Hue te Para (Lyall Bay) was uplifted by Haowhenua (the earth-swallower), a large earthquake that struck Wellington around 1460. Te Awa-a-Tia was the name for the channel between the mainland and Te Motu Kairangi (Miramar Pennisula). After the earthquake it was easy to wade across this channel at low tide. Another earthquake in 1855 uplifted the land further, to form the Rongotai isthmus.
In the late 1800s the area was covered in sand dunes. Māori from the nearby Pā on Te Motu Kairangi used this area as a plentiful food-gathering place.
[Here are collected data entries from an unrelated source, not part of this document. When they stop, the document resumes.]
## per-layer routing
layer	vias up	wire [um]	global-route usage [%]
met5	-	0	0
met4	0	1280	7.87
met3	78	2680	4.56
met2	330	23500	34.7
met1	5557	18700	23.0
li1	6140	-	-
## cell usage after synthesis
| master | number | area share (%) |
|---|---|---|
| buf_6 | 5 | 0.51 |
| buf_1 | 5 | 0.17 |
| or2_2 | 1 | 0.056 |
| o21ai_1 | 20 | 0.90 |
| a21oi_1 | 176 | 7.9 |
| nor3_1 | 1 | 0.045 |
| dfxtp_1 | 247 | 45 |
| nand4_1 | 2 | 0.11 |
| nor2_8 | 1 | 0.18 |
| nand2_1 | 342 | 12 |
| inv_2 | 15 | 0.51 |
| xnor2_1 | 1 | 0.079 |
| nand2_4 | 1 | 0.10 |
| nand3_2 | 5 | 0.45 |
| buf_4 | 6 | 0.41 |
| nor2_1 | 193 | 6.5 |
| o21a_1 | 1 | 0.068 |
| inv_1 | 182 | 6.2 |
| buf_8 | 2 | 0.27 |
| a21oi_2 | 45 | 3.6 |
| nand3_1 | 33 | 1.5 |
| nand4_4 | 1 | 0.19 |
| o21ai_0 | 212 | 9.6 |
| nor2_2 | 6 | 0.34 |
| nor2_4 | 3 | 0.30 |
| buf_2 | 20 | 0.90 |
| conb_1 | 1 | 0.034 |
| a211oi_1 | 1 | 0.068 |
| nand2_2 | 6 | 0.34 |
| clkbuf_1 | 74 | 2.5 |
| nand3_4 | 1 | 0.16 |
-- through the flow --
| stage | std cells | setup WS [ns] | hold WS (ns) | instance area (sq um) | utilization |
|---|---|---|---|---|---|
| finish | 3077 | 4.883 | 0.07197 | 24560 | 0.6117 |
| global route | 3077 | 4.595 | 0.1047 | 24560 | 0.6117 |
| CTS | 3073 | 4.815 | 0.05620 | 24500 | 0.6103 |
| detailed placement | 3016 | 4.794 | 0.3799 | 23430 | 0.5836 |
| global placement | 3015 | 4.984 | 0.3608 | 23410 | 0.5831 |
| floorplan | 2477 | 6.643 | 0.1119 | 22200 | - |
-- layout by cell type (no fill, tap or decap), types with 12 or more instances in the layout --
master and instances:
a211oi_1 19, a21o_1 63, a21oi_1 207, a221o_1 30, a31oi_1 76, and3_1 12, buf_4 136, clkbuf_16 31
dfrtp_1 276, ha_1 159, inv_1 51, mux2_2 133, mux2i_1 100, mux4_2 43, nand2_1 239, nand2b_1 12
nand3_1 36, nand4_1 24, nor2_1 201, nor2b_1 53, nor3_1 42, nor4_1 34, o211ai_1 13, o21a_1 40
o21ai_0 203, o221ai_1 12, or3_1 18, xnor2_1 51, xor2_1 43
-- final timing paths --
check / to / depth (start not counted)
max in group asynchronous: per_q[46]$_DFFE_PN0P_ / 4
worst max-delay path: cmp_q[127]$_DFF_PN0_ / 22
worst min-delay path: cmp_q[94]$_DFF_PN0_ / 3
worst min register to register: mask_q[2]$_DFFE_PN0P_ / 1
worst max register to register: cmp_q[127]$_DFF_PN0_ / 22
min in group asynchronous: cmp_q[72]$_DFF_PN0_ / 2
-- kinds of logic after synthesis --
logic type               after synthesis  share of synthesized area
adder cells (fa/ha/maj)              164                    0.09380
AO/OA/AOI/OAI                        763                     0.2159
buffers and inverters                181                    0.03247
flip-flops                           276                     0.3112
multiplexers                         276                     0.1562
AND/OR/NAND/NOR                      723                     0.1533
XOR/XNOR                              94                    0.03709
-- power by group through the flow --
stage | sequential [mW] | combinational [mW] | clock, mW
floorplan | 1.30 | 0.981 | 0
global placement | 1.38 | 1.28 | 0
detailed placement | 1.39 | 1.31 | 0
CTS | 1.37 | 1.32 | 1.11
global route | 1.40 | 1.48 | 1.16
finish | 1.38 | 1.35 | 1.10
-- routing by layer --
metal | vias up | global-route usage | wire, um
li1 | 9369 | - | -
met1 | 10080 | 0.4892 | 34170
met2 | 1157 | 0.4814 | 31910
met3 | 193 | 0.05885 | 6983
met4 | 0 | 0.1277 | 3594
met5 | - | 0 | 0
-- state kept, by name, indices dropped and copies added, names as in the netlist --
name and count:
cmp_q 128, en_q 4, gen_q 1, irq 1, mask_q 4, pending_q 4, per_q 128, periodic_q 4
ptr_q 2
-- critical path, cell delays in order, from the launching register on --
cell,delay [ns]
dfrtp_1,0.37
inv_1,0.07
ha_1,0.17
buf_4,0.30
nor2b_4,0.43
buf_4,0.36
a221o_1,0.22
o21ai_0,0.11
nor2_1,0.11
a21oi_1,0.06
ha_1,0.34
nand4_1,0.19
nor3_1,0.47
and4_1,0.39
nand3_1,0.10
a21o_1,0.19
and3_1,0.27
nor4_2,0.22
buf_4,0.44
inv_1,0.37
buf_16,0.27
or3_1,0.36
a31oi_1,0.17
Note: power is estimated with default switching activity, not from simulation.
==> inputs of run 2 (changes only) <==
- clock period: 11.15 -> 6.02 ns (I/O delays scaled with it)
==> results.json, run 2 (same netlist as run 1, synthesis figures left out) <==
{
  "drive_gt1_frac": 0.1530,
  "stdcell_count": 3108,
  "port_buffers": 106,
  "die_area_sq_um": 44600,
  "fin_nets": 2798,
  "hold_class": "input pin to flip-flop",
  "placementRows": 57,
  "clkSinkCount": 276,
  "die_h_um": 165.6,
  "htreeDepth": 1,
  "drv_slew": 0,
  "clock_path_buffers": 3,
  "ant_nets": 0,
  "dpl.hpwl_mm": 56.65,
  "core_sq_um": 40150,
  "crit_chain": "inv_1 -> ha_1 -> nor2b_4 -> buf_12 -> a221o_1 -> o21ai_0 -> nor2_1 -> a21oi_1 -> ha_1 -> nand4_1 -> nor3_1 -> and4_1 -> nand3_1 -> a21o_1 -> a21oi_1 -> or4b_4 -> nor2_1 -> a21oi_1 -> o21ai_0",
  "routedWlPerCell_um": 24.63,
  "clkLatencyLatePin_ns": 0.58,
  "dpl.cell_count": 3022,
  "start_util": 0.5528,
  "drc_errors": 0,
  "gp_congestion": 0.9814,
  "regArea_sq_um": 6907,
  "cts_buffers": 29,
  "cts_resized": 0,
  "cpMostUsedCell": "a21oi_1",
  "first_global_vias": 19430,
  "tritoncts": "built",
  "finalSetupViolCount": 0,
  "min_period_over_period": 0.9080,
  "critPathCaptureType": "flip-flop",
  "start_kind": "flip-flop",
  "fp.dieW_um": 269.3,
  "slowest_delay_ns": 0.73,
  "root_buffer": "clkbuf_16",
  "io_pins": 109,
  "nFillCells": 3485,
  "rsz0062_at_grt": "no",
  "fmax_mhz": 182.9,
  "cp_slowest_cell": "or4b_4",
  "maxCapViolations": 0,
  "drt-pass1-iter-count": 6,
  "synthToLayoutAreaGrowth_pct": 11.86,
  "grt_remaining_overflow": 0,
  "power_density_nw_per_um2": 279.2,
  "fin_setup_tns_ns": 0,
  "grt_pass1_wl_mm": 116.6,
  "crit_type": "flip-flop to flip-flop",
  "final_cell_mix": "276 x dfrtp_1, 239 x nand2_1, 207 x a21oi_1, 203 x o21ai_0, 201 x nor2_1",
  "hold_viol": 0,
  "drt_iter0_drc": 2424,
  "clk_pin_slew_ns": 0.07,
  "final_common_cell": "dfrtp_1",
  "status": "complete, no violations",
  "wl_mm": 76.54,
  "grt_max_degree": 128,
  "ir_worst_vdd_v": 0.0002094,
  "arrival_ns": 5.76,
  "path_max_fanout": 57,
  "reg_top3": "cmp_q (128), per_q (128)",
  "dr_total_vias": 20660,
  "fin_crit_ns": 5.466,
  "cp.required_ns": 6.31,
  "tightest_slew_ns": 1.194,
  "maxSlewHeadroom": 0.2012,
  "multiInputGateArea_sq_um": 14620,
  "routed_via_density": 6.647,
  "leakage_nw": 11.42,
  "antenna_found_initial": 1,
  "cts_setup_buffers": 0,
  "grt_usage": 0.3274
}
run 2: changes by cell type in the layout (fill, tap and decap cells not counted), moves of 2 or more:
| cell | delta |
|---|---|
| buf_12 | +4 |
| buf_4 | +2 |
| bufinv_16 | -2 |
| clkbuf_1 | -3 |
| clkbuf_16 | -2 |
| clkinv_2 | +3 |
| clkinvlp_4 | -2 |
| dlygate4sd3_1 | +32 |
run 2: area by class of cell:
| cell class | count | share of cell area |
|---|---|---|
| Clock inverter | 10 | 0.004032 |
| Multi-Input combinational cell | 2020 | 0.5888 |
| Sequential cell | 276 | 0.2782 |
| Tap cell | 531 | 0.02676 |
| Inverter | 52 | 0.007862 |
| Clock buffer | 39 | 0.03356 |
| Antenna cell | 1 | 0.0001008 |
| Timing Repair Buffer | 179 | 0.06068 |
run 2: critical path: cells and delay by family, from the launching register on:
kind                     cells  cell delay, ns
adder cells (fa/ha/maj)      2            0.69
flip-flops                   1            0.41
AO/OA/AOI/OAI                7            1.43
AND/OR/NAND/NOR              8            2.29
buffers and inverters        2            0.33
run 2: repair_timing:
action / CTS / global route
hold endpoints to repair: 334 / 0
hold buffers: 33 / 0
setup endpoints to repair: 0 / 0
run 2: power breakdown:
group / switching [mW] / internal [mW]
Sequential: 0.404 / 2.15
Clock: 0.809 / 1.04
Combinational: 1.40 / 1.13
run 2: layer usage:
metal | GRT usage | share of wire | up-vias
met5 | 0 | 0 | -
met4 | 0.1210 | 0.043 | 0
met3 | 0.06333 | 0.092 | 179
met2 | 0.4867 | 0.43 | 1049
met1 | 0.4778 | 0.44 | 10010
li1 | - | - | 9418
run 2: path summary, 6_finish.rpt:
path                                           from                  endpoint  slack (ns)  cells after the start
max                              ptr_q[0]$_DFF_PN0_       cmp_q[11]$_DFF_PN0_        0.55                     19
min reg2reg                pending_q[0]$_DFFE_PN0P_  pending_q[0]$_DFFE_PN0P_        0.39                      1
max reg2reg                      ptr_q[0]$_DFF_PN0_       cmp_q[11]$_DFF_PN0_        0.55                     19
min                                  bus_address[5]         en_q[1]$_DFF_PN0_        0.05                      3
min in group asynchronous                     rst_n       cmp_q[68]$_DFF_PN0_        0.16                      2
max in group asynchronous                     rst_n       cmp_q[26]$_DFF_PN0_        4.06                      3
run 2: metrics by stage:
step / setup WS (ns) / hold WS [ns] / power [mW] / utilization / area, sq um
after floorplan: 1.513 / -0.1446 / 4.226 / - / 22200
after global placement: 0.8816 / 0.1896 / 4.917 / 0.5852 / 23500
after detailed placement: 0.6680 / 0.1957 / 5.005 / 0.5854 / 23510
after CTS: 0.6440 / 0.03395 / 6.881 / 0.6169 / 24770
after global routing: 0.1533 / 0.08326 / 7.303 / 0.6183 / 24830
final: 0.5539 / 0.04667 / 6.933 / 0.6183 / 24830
`config.mk`:
```
export PLATFORM = sky130hd
export DESIGN_NAME = fft_acc_ram_arb
export DESIGN_NICKNAME = d
export VERILOG_FILES = /design/src/rtl/fft_acc_ram_arb.sv
export SDC_FILE = /design/constraint.sdc
export NUM_CORES = 1
export LEC_CHECK = 0
export ABC_AREA = 1
export CORE_MARGIN = 10
export CORE_UTILIZATION = 21
export CTS_CLUSTER_DIAMETER = 120
export DETAILED_ROUTE_END_ITERATION = 8
export MAX_ROUTING_LAYER = met4
export PLACE_DENSITY = 0.84
export SKIP_CTS_REPAIR_TIMING = 1
export SKIP_LAST_GASP = 1
export SLEW_MARGIN = 20
export SYNTH_ARGS = -nofsm -noshare
export SYNTH_HDL_FRONTEND = slang
export SYNTH_SLANG_ARGS = --single-unit
```
`constraint.sdc`:
```
create_clock -name clk -period 1.6 [get_ports clk]
set_clock_uncertainty 0.2 [all_clocks]
set_input_delay 0.32 -clock clk [delete_from_list [all_inputs] [get_ports clk]]
set_output_delay 0.32 -clock clk [all_outputs]
set_load 0.005 [all_outputs]
```
## config.mk

```make
export PLATFORM = sky130hd
export DESIGN_NAME = serial_divisibility_detector
export DESIGN_NICKNAME = d
export VERILOG_FILES = /design/src/rtl/divdet_pkg.sv /design/src/rtl/divdet_mod_step_reg.sv /design/src/rtl/serial_divisibility_detector.sv
export SDC_FILE = /design/constraint.sdc
export NUM_CORES = 1
export LEC_CHECK = 0
export BUFFER_PORTS_ARGS = -buffer_cell sky130_fd_sc_hd__buf_2
export CAP_MARGIN = 30
export CORE_MARGIN = 10
export CORE_UTILIZATION = 55
export CTS_BUF_LIST = sky130_fd_sc_hd__clkbuf_2
export DETAILED_ROUTE_END_ITERATION = 16
export GPL_TIMING_DRIVEN = 0
export HOLD_SLACK_MARGIN = 0.08
export PLACE_DENSITY = 0.85
export SYNTH_ARGS = -nofsm -noshare
export SYNTH_HDL_FRONTEND = slang
export SYNTH_SLANG_ARGS = --single-unit
export TNS_END_PERCENT = 20
```

## constraint.sdc

```tcl
create_clock -name clk -period 3.5 [get_ports clk]
set_input_delay 0.35 -clock clk [delete_from_list [all_inputs] [get_ports clk]]
set_output_delay 0.35 -clock clk [all_outputs]
set_load 0.005 [all_outputs]
```
`src/rtl/clk_gen_pkg.sv`:
```
// Shared types and helpers for the generated-clock sequencer.
package clk_gen_pkg;

  typedef enum logic [2:0] {
    ST_OFF,
    ST_RUN,
    ST_DRAIN,
    ST_LOAD,
    ST_SETTLE
  } state_t;

  localparam int DIV_MIN = 2;

  function automatic logic div_legal(input logic [31:0] div);
    return div >= 32'(DIV_MIN);
  endfunction

endpackage

```
`src/rtl/clk_div_core.sv`:
```
// Integer divider: period counter, registered divided clock and end-of-period strobe.
module clk_div_core #(
  parameter int DIV_W = 8
) (
  input  logic             clk_in,
  input  logic             rst_n,
  input  logic             en,
  input  logic             clr,
  input  logic [DIV_W-1:0] div,
  output logic             clk_div_out,
  output logic             clk_en_pulse,
  output logic             period_end
);

  localparam logic [DIV_W-1:0] ONE = DIV_W'(1);

  logic [DIV_W-1:0] cnt;
  logic [DIV_W-1:0] last_cnt;
  logic [DIV_W-1:0] half;

  assign last_cnt   = div - ONE;
  assign half       = div >> 1;
  assign period_end = en && (cnt >= last_cnt);

  // Outputs are registered from the current count, so the divided clock and
  // its strobe trail cnt by one clk_in cycle but stay aligned with each other.
  always_ff @(posedge clk_in or negedge rst_n) begin
    if (!rst_n) begin
      cnt          <= '0;
      clk_div_out  <= 1'b0;
      clk_en_pulse <= 1'b0;
    end else if (clr) begin
      cnt          <= '0;
      clk_div_out  <= 1'b0;
      clk_en_pulse <= 1'b0;
    end else if (en) begin
      cnt          <= period_end ? '0 : cnt + ONE;
      clk_div_out  <= (cnt < half);
      clk_en_pulse <= period_end;
    end else begin
      clk_div_out  <= 1'b0;
      clk_en_pulse <= 1'b0;
    end
  end

endmodule

```
`src/rtl/clk_gen_ctrl.sv`:
```
// Generated-clock sequencer: glitch-free ratio changes via drain, gate, load, settle.
module clk_gen_ctrl
  import clk_gen_pkg::*;
#(
  parameter int DIV_W       = 8,
  parameter int SETTLE_CYC  = 4,
  parameter int DEFAULT_DIV = 2
) (
  input  logic             clk_in,
  input  logic             rst_n,
  input  logic             run,
  input  logic             cfg_req,
  input  logic [DIV_W-1:0] cfg_div,
  output logic             cfg_ack,
  output logic             cfg_err,
  output logic             clk_div_out,
  output logic             clk_en_pulse,
  output logic             gate_en,
  output logic             busy,
  output logic [DIV_W-1:0] cur_div
);

  localparam int SC_W = (SETTLE_CYC > 1) ? $clog2(SETTLE_CYC) : 1;
  localparam logic [SC_W-1:0] SC_LAST = SC_W'(SETTLE_CYC - 1);

  state_t          state;
  logic            req_pend;
  logic [SC_W-1:0] settle_cnt;
  logic            req_new;
  logic            legal;
  logic            cnt_en;
  logic            period_end;

  // The requester still holds cfg_req in the ack cycle, so it is not a new request.
  assign req_new = cfg_req && !cfg_ack;
  assign legal   = div_legal(32'(cfg_div));
  assign cnt_en  = (state == ST_RUN) || (state == ST_DRAIN);
  assign gate_en = (state == ST_RUN);
  assign busy    = (state == ST_DRAIN) || (state == ST_LOAD) || (state == ST_SETTLE);

  clk_div_core #(
    .DIV_W(DIV_W)
  ) u_core (
    .clk_in      (clk_in),
    .rst_n       (rst_n),
    .en          (cnt_en),
    .clr         (!cnt_en),
    .div         (cur_div),
    .clk_div_out (clk_div_out),
    .clk_en_pulse(clk_en_pulse),
    .period_end  (period_end)
  );

  always_ff @(posedge clk_in or negedge rst_n) begin
    if (!rst_n) begin
      state      <= ST_OFF;
      req_pend   <= 1'b0;
      settle_cnt <= '0;
      cur_div    <= DIV_W'(DEFAULT_DIV);
      cfg_ack    <= 1'b0;
      cfg_err    <= 1'b0;
    end else begin
      cfg_ack <= 1'b0;
      cfg_err <= 1'b0;
      case (state)
        ST_OFF: begin
          if (req_new) begin
            if (legal) begin
              state <= ST_LOAD;
            end else begin
              cfg_ack <= 1'b1;
              cfg_err <= 1'b1;
            end
          end else if (run) begin
            state <= ST_RUN;
          end
        end
        ST_RUN: begin
          if (req_new) begin
            state    <= ST_DRAIN;
            req_pend <= 1'b1;
          end else if (!run) begin
            state    <= ST_DRAIN;
            req_pend <= 1'b0;
          end
        end
        ST_DRAIN: begin
          // Only leave at a period boundary so the divided clock never emits a runt.
          if (period_end) begin
            req_pend <= 1'b0;
            if (req_pend && legal) begin
              state <= ST_LOAD;
            end else begin
              if (req_pend) begin
                cfg_ack <= 1'b1;
                cfg_err <= 1'b1;
              end
              state <= run ? ST_RUN : ST_OFF;
            end
          end
        end
        ST_LOAD: begin
          cur_div    <= cfg_div;
          settle_cnt <= '0;
          state      <= ST_SETTLE;
        end
        ST_SETTLE: begin
          if (settle_cnt == SC_LAST) begin
            cfg_ack <= 1'b1;
            state   <= run ? ST_RUN : ST_OFF;
          end else begin
            settle_cnt <= settle_cnt + SC_W'(1);
          end
        end
        default: state <= ST_OFF;
      endcase
    end
  end

endmodule
```
`config.mk`:
```
export PLATFORM = sky130hd
export DESIGN_NAME = clk_gen_ctrl
export DESIGN_NICKNAME = d
export VERILOG_FILES = /design/src/rtl/clk_gen_pkg.sv /design/src/rtl/clk_div_core.sv /design/src/rtl/clk_gen_ctrl.sv
export SDC_FILE = /design/constraint.sdc
export NUM_CORES = 1
export LEC_CHECK = 0
export ABC_CLOCK_PERIOD_IN_PS = 4500
export CAP_MARGIN = 20
export CORE_MARGIN = 2
export CORE_UTILIZATION = 40
export DETAILED_ROUTE_END_ITERATION = 16
export GPL_ROUTABILITY_DRIVEN = 1
export HOLD_SLACK_MARGIN = 0.08
export PLACE_DENSITY = 0.71
export RECOVER_POWER = 100
export SLEW_MARGIN = 10
export SYNTH_ARGS = -nofsm -noshare
export SYNTH_HDL_FRONTEND = slang
export SYNTH_SLANG_ARGS = --single-unit
```
`constraint.sdc`:
```
create_clock -name clk_in -period 4.5 [get_ports clk_in]
set_clock_uncertainty 0.15 [all_clocks]
set_input_delay 1.35 -clock clk_in [delete_from_list [all_inputs] [get_ports clk_in]]
set_output_delay 1.35 -clock clk_in [all_outputs]
set_load 0.005 [all_outputs]
```
==> metrics.cfg <==
[synth]
yosys-top-cells-count=dfrtp_1, ha_1, nor2_1
yosysMostFrequentCell=dfrtp_1
ys_async_sr_fraction_pct=100
yosysTopAreaCell=dfrtp_1
synth.yosys.seq_area_share_pct=38.1
synth_cell_types=44
netlist_area_um2=1710
synth_edf_count=0
synth_top_cells_by_area=dfrtp_1, ha_1, mux2_2
synth_nets=204
synth_ff_type=dfrtp_1
synth_cells=175
synth_top_cell_area_share_pct=36.6
synth-seq-cells=26
synth.avg_cell_area_um2=9.77
yosys_warnings=0

[critical_path]
crit_slowest_cell=nor3b_1
critPathRequiredTime_ns=3.00
cp.arrival_ns=2.17
crit_type=reg2out
end_kind=output port
start_kind=register
critPathLaunch=state[0]$_DFFE_PN0P_
worstPathCellList=nor3b_1, clkdlybuf4s50_1
rr_startpoint=cur_div[5]$_DFFE_PN0P_
crit_fanout=13
slowest_delay_ns=0.65

[sta]
worst_slack_ns=0.828
whs_ns=0.385
slew_viol_final=0
max-slew-margin-rel_pct=5.41
finalWorstPathRequiredPeriod_ns=3.67
hold_viol_final=0
tns_ns=0
fin_crit_sh_pct=81.6
setup_viol=0
rsz0062_at_grt=no
worst_pin_slew_ns=1.42
clock.fmax_ghz=0.272

[clock_tree]
clkSinkCount=26
cts-root-buf=clkbuf_8
clk_path_buf_depth=2
clk_latency_ns=0.27
cts_max_level=1
clkTransAtPathRegs_ns=0.09
holdBufCountCts=0
post_cts.repair.setup_buffers=0
postCtsResizedCells=0
numCtsBuffers=3
cts_tree=built

[flow_run]
cap_violations=0

[global_route]
antenna_found_initial=0
grt_max_degree=27
grt_pass1_wl_mm=6.20
grt_usage_pct=15.9
grt_pass1_vias=1375
grt_overflow=0

[layout]
drive_above_1_share_pct=7.43
final-seq-area_um2=652
fin_nets=232
nFillCells=377
antennaDiodeCount=0
area_growth_pct=20.3
multi_input_area_um2=996

[route]
wl_per_cell_um=14.1
vias=1356
via_per_inst=5.38
firstDrtPassIters=4
drc=0
finalWirelength_mm=3.56
ant_nets=0
first_iter_violations=42

[die]
pin_count=26
coreArea_um2=4060
die_h_um=69.4
die-width_um=69.4
initial_core_util_pct=42.2
dieArea_um2=4810
fp-row-count=23

[outcome]
status=finished, final reports clean

[min_path]
min_path_type=reg2reg
hold_start=cur_div[6]$_DFFE_PN0P_

[pwr]
powerDensity_nw_per_um2=585
p_total_mw=1.20
p_leak_nw=0.943
peakVddDrop_mv=0.306

[placement]
gp_congestion=0.793
port_buffers=25
post-place-ws_ns=1.23
dpl.hpwl_mm=2.65

==> per-stage QoR <==
stage | instances | utilization [%] | instance area, um2
2_1_floorplan | 175 | - | 1710
3_3_place_gp | 248 | 49.7 | 2020
3_5_place_dp | 248 | 49.7 | 2020
4_1_cts | 252 | 51.1 | 2070
5_1_grt | 252 | 50.7 | 2060
6_report | 252 | 50.7 | 2060
==> layout by cell type (no fill, tap or decap), drive strengths merged, types with 2 or more instances in the layout <==
| cell | instances |
|---|---|
| clkdlybuf4s50 | 4 |
| dfrtp | 25 |
| o31ai | 2 |
| nor4 | 2 |
| nor3 | 2 |
| nand4 | 2 |
| ha | 17 |
| inv | 10 |
| xnor2 | 7 |
| or4 | 2 |
| nand2 | 13 |
| nor2b | 6 |
| o32a | 2 |
| o21ai | 4 |
| clkbuf | 5 |
| a211oi | 2 |
| a21oi | 7 |
| nand2b | 6 |
| a2111oi | 2 |
| xor2 | 6 |
| dlygate4sd3 | 21 |
| a21o | 2 |
| o21a | 3 |
| nand3 | 8 |
| mux2 | 8 |
| and3 | 4 |
| nor2 | 15 |
| nor3b | 2 |
==> per-layer routing <==
metal,part of all wire (%),up-vias,track usage [%]
met1,46,639,20.5
li1,-,685,-
met4,1.4,0,5.23
met2,49,27,27.7
met5,0,-,0
met3,3.3,5,1.74
==> final cells by class <==
| class | instances | area share (%) |
|---|---|---|
| multi-input combinational | 136 | 48.4 |
| sequential | 26 | 31.7 |
| tap | 50 | 3.04 |
| clock buffer | 4 | 2.68 |
| timing repair buffer | 26 | 12.3 |
| inverter | 10 | 1.82 |
==> report_power, final <==
group / total [mW] / internal, mW / leakage, nW / switching (mW)
clock: 0.154 / 0.0783 / 0.0288 / 0.0758
sequential: 0.419 / 0.307 / 0.328 / 0.112
combinational: 0.630 / 0.331 / 0.586 / 0.299
==> sequential cells by signal (all words and copies together), names as in the netlist <==
name,cells
cur_div,8
u_core.cnt,8
state,3
settle_cnt,2
cfg_ack,1
cfg_err,1
req_pend,1
u_core.clk_div_out,1
u_core.clk_en_pulse,1
==> kinds of logic (layout without fill, tap and decap cells) <==
logic type	count (synthesis)	in the layout	synth area share, %
flops	26	26	38.1
mux	8	8	5.27
xor+xnor	13	13	6.66
buf+inv	13	40	2.93
compound gates	33	33	14.3
simple gates	65	65	20.3
fa+ha+maj	17	17	12.4
==> path summary, 6_finish.rpt <==
path	end	slack [ns]	cells past startpoint
worst max-delay path	gate_en	0.83	2
worst min-delay path	cur_div[6]$_DFFE_PN0P_	0.38	1
worst max register to register	u_core.cnt[3]$_DFF_PN0_	1.40	7
worst min register to register	cur_div[6]$_DFFE_PN0P_	0.38	1
max in group asynchronous	u_core.clk_div_out$_DFF_PN0_	1.59	2
min in group asynchronous	u_core.clk_en_pulse$_DFF_PN0_	1.78	2
==> worst max-delay path, delay by kind of cell, from the launching register on <==
kind,cells,cell delay (ns)
buffers and inverters,1,0.63
DFF,1,0.61
and+or+nand+nor,1,0.65
Note: power is estimated with default switching activity, not from simulation.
An archaeological authority was obtained from Heritage New Zealand Pouhere Taonga to carry out the earthworks associated with the Lyall Bay Sea Wall restoration due to the presence of archaeological sites within the vicinity.
The 'Whirler Wall'
The Lyall Bay Sea Wall was designed by Wellington City Council engineers in 1931 and constructed in 1932 by men employed under the public works ‘relief schemes’ of the Great Depression. Sand dunes were removed in the area to create land for development and the sea wall was built as a ‘sandstop’ to limit sand drift and encourage the sale of plots on the opposite side of the road.
It was once nicknamed ‘The Whirler Wall’ because of its unique design, and the effect of the wind funnelling along the curved beach face of the wall. During strong winds the sand whirls along the face of the wall and is funnelled out the openings.
The Wall today
The Lyall Bay Sea Wall is a heritage structure protected by Wellington City Council's District plan. At a length of 160m, the sea wall is one of a number of sea walls in Wellington that were constructed to deal with the issue of sand drift in the early 20th century. Together with the Island Bay Sea Wall and the Oriental Parade Sea Wall, these walls tell the story of early protection works in Wellington.